◆ ENTRIES SUPPLIED:
$ cat config.mk
export PLATFORM = sky130hd
export DESIGN_NAME = aurora_hls_crc_stats
export DESIGN_NICKNAME = d
export VERILOG_FILES = /design/src/rtl/aurora_hls_crc_stats.sv
export SDC_FILE = /design/constraint.sdc
export NUM_CORES = 1
export LEC_CHECK = 0
export CORE_MARGIN = 2
export CORE_UTILIZATION = 55
export CTS_CLUSTER_SIZE = 30
export DETAILED_ROUTE_END_ITERATION = 8
export GPL_ROUTABILITY_DRIVEN = 1
export GPL_TIMING_DRIVEN = 0
export HOLD_SLACK_MARGIN = 0.05
export PLACE_DENSITY = 0.92
export SYNTH_ARGS = -nofsm -noshare
export SYNTH_HDL_FRONTEND = slang
export SYNTH_SLANG_ARGS = --single-unit
$ cat constraint.sdc
create_clock -name clk -period 4.5 [get_ports clk]
set_input_delay 1.35 -clock clk [delete_from_list [all_inputs] [get_ports clk]]
set_output_delay 1.35 -clock clk [all_outputs]
set_load 0.1 [all_outputs]
$ cat src/rtl/aurora_hls_crc_stats.sv
// aurora_hls_crc_stats: per-channel CRC frame/error counters, burst flag, snapshot and read-and-clear
// Optional feature macro: AURORA_HLS_CRC_FIRST_ERR_EN (first failing frame index per channel)
module aurora_hls_crc_stats #(
  parameter int NUM_CHANNELS    = 4,
  parameter int CNT_WIDTH       = 32,
  parameter int SATURATE        = 1,
  parameter int RUN_WIDTH       = 16,
  parameter int BURST_THRESHOLD = 4
) (
  input  logic                              clk,
  input  logic                              rst_n,
  input  logic [NUM_CHANNELS-1:0]           crc_valid,
  input  logic [NUM_CHANNELS-1:0]           crc_pass_fail_n,
  input  logic                              clear,
  input  logic                              snapshot_req,
  output logic [NUM_CHANNELS*CNT_WIDTH-1:0] frames_received,
  output logic [NUM_CHANNELS*CNT_WIDTH-1:0] frames_with_errors,
  output logic [NUM_CHANNELS*CNT_WIDTH-1:0] snap_frames_received,
  output logic [NUM_CHANNELS*CNT_WIDTH-1:0] snap_frames_with_errors,
  output logic                              snapshot_done,
`ifdef AURORA_HLS_CRC_FIRST_ERR_EN
  output logic [NUM_CHANNELS*CNT_WIDTH-1:0] first_err_index,
  output logic [NUM_CHANNELS-1:0]           first_err_valid,
`endif
  output logic [NUM_CHANNELS-1:0]           burst_flag
);
  localparam int W = NUM_CHANNELS * CNT_WIDTH;
  localparam int R = NUM_CHANNELS * RUN_WIDTH;
  logic [W-1:0] fr_q, fr_d, fe_q, fe_d, sfr_q, sfr_d, sfe_q, sfe_d;
  logic [R-1:0] run_q, run_d;
  logic [NUM_CHANNELS-1:0] burst_q, burst_d;
  logic done_q, done_d;
`ifdef AURORA_HLS_CRC_FIRST_ERR_EN
  logic [W-1:0] fi_q, fi_d;
  logic [NUM_CHANNELS-1:0] fv_q, fv_d;
`endif

  function automatic logic [CNT_WIDTH-1:0] bump(input logic [CNT_WIDTH-1:0] v);
    return (SATURATE != 0 && &v) ? v : v + CNT_WIDTH'(1);
  endfunction

  function automatic logic [RUN_WIDTH-1:0] bump_run(input logic [RUN_WIDTH-1:0] v);
    return (&v) ? v : v + RUN_WIDTH'(1);
  endfunction

  // Next-state: snapshot copies pre-edge live values; clear wins over same-cycle events
  always_comb begin
    fr_d    = fr_q;
    fe_d    = fe_q;
    run_d   = run_q;
    burst_d = burst_q;
    done_d  = snapshot_req;
    sfr_d   = snapshot_req ? fr_q : sfr_q;
    sfe_d   = snapshot_req ? fe_q : sfe_q;
`ifdef AURORA_HLS_CRC_FIRST_ERR_EN
    fi_d    = fi_q;
    fv_d    = fv_q;
`endif
    if (clear) begin
      fr_d    = '0;
      fe_d    = '0;
      run_d   = '0;
      burst_d = '0;
`ifdef AURORA_HLS_CRC_FIRST_ERR_EN
      fi_d    = '0;
      fv_d    = '0;
`endif
    end else begin
      for (int i = 0; i < NUM_CHANNELS; i++) begin
        if (crc_valid[i]) begin
          fr_d[i*CNT_WIDTH +: CNT_WIDTH] = bump(fr_q[i*CNT_WIDTH +: CNT_WIDTH]);
          fe_d[i*CNT_WIDTH +: CNT_WIDTH] = crc_pass_fail_n[i] ? fe_q[i*CNT_WIDTH +: CNT_WIDTH]
                                                              : bump(fe_q[i*CNT_WIDTH +: CNT_WIDTH]);
          run_d[i*RUN_WIDTH +: RUN_WIDTH] = crc_pass_fail_n[i] ? '0 : bump_run(run_q[i*RUN_WIDTH +: RUN_WIDTH]);
`ifdef AURORA_HLS_CRC_FIRST_ERR_EN
          if (!crc_pass_fail_n[i] && !fv_q[i]) begin
            fi_d[i*CNT_WIDTH +: CNT_WIDTH] = fr_q[i*CNT_WIDTH +: CNT_WIDTH];
            fv_d[i] = 1'b1;
          end
`endif
        end
        burst_d[i] = burst_q[i] | (run_d[i*RUN_WIDTH +: RUN_WIDTH] == RUN_WIDTH'(BURST_THRESHOLD));
      end
    end
  end

  // State registers with synchronous active-low reset
  always_ff @(posedge clk) begin
    if (!rst_n) begin
      fr_q    <= '0;
      fe_q    <= '0;
      sfr_q   <= '0;
      sfe_q   <= '0;
      run_q   <= '0;
      burst_q <= '0;
      done_q  <= 1'b0;
`ifdef AURORA_HLS_CRC_FIRST_ERR_EN
      fi_q    <= '0;
      fv_q    <= '0;
`endif
    end else begin
      fr_q    <= fr_d;
      fe_q    <= fe_d;
      sfr_q   <= sfr_d;
      sfe_q   <= sfe_d;
      run_q   <= run_d;
      burst_q <= burst_d;
      done_q  <= done_d;
`ifdef AURORA_HLS_CRC_FIRST_ERR_EN
      fi_q    <= fi_d;
      fv_q    <= fv_d;
`endif
    end
  end

  assign frames_received         = fr_q;
  assign frames_with_errors      = fe_q;
  assign snap_frames_received    = sfr_q;
  assign snap_frames_with_errors = sfe_q;
  assign snapshot_done           = done_q;
  assign burst_flag              = burst_q;
`ifdef AURORA_HLS_CRC_FIRST_ERR_EN
  assign first_err_index         = fi_q;
  assign first_err_valid         = fv_q;
`endif
endmodule

# Word-level counts from Yosys, hierarchy flattened
# Cells that the tools add are included.
classes:
  n_bitwise: 17
  n_eq_ne: 4
  n_reduce_logical: 21
  addsub: 12
  mux: 16
op_table:
  columns: ["op", "n"]
  rows:
  - ["$add 32x1->32 const B", 8]
  - ["$mux 16", 16]
  - ["$reduce_and 32->1", 8]
  - ["$add 16x1->16 const B", 4]
  - ["$eq 16x3->1 const B", 4]
  - ["$reduce_and 16->1", 4]
  - ["$not 1->1", 13]
  - ["$reduce_and 3->1", 4]
  - ["$reduce_and 2->1", 4]
  - ["$or 1x1->1", 4]
  - ["$reduce_or 2->1", 1]
word_totals:
  ff_bits: 581
  input_bits: 12

# Logic depth before layout (Yosys ltp)
# Gate-level depths: netlist of run 1.
depth:
  word_depth: 7
  ltp_mapped: 10

# Least setup slack after synthesis of run 1
# Ideal clock, no wire load.
synth_path:
  path_type: "input port to flip-flop"
  from: "input crc_valid[1]"
  to: "register burst_q[1] (netlist: burst_flag[1])"
  slack_ps: 1165
  stages: 8
  t_required_ps: 4431
  arrival_time_ps: 3267
  n_path_buf: 1
  setup_ps: 69
  path_cell_list: "buf_2 -> and4_1 -> nand2_1 -> a211oi_1 -> mux2_2 -> o31a_1 -> a2111o_1 -> o21ai_1"
synth_via:
  elab_chain_len: 4
synth_lines:
  columns: ["item", "line", "source"]
  rows:
  - ["start, declared", "12", "input logic [NUM_CHANNELS-1:0] crc_valid,"]
  - ["$mux 16", "70", "if (crc_valid[i]) begin"]
  - ["$mux 16", "59", "if (clear) begin"]
  - ["$eq 16x3->1", "82", "burst_d[i] = burst_q[i] | (run_d[i*RUN_WIDTH +: RUN_WIDTH] == RUN_WIDTH'(BURST_THRESHOLD));"]
  - ["$or 1x1->1", "82", null]
  - ["end signal, assigned", "107", "burst_q <= burst_d;"]
  - ["end, declared", "31", "logic [NUM_CHANNELS-1:0] burst_q, burst_d;"]
# Every way passes these cells. The select of a mux whose other input is x is not followed.
# A chain may end at the register's enable or synchronous reset.

# Final worst setup path of run 1
layout_path:
  from: "input rst_n"
  to: "register fe_q[33] (netlist: frames_with_errors[33])"
layout_via:
  elab_chain_len: 2
layout_lines:
  columns: ["item", "line", "source"]
  rows:
  - ["start, declared", "11", "input logic rst_n,"]
  - ["$not 1->1 (no source line)", null, null]
  - ["$reduce_or 2->1 (no source line)", null, null]
  - ["end signal, assigned", "91", "fe_q <= '0;"]
  - ["end signal, assigned", "103", "fe_q <= fe_d;"]
  - ["end, declared", "29", "logic [W-1:0] fr_q, fr_d, fe_q, fe_d, sfr_q, sfr_d, sfe_q, sfe_d;"]
# Every way passes these cells.

==> metrics.md, run 1 <==
| Metric | Value |
|---|---|
| Worst endpoint data arrival time | 4.63 ns |
| Clock Path Buffers | 3 |
| TritonCTS clock tree | yes |
| Clk Latency, worst-skew pair | 0.63 ns |
| Post-synthesis cell type with the largest combined area | dfxtp_1 |
| Max_cap viols | 0 |
| Top cells by area, synth | dfxtp_1 46%, mux2i_1 11%, nor2b_1 6.5% |
| Post-Layout Inst Area | 33200 sq um |
| Final Skew | 0.0207 ns |
| Worst-path clk slew | 0.06 ns |
| First-pass GRT wire length | 120000 um |
| Final ANT Viol Nets | 0 |
| Vias per inst | 5.72 |
| Syn_nets | 2764 |
| CORE AREA | between 40000 and 50000 sq um |
| Die height | 218 um |
| Status | finished clean |
| Leak | between 10 and 15 nW |
| Unrepaired setup endpoints after global routing | false |
| Relative slew slack | 16.9% |
| Initial Util | a little under three fifths |
| Max-slew violation count | 0 |
| Unique masters post-synth | 77 |
| Post-synth ARST share | 0% |
| Largest net degree at the start of global routing | 16 |
| CTS H-tree lvls | 2 |
| Post-Synthesis Cells | approximately 2700 |
| Worst-margin pin slew | roughly 1.2 ns |
| Post-CTS Setup Repair Bufs | 0 |
| Critical Path Fanout Max | 10 |
| FF+latch count, synth | 581 |
| Dpl cell area | 31300 sq um |
| Final setup fails | 0 |
| Final worst path period share | 90.6% |
| WS Path Type | in -> reg |
| Nets | 3349 |
| Die ar. | 47600 sq um |
| Most frequent cells after synthesis | 581 x dfxtp_1, 327 x nor2_1, 270 x mux2i_1 |
| Sequential-to-total area share from yosys stat | 46.1% |
| Width of the die | 218 um |
| WL/cell | about 20 um |
| Routed WL | 78100 um |
| Ratio of cells with drive above 1 in the final layout | 3.86% |
| PwrDens | about 320 nW/um^2 |
| Setup TNS | 0 ns |
| Grt total ovfl | 0 |
| Row Count | 78 |
| Sink Count | 581 |
| Clock root cell | clkbuf_16 |
| Vias post-DR | 22700 |
| Worst Hold Class | reg -> reg |
| EDFF count, synth | 0 |
| Initial antenna violation count | 3 |
| Area growth syn-to-layout | 31.5% |
| CTS hold repair buffers | 0 |
| Synthesized area | ~25000 sq um |
| Top cell type's share of synthesized area | 46.1% |
| Worst vdd ir | 0.000425 V |
| Synth Flop Type | dfxtp_1 |
| 1st-iter DRT viols | between 1500 and 2000 |
| IO buf count | 525 |
| Yosys warning total | 0 |
| Post_cts resized | 0 |
| CTS Buf Count | 58 |
| Post-DP HPWL | 54600 um |
| Most frequent cell after synthesis | dfxtp_1 |
| Routability Congestion | 0.931 |
| Min Tclk post-route | 4.08 ns |
| Syn_area_per_cell | between 9 and 10 sq um |
| First-pass detailed-route iteration total | 5 |
| Io pins | 529 |
| Min Hold Slack | ~0.45 ns |
| CP required | 5.05 ns |
| Global-route usage over all layers | between 30% and 40% |
| Final hold vios | 0 |
| Vias in the first global route | 22000 |
| Critical path launch point type | primary input |
| Max Clk Rate | 245 MHz |
| Crit. End Element | register |
| DRC viols | 0 |
## layer usage
layer	vias up	share of wire, %	global-route usage [%]
li1	10600	-	-
met1	10800	39	37.4
met2	1016	47	53.3
met3	222	8.0	6.95
met4	0	5.2	16.4
met5	-	0	0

◆ PROBLEM TO SOLVE:
Among the records above, a stretch begins at the line containing "burst_d = '0;" and ends at the line containing "fr_d[i*CNT_WIDTH +: CNT_WIDTH]". Restate that stretch word for word, and nothing else.

◆ RESPONSE TO THIS TASK:
      burst_d = '0;
`ifdef AURORA_HLS_CRC_FIRST_ERR_EN
      fi_d    = '0;
      fv_d    = '0;
`endif
    end else begin
      for (int i = 0; i < NUM_CHANNELS; i++) begin
        if (crc_valid[i]) begin
          fr_d[i*CNT_WIDTH +: CNT_WIDTH] = bump(fr_q[i*CNT_WIDTH +: CNT_WIDTH]);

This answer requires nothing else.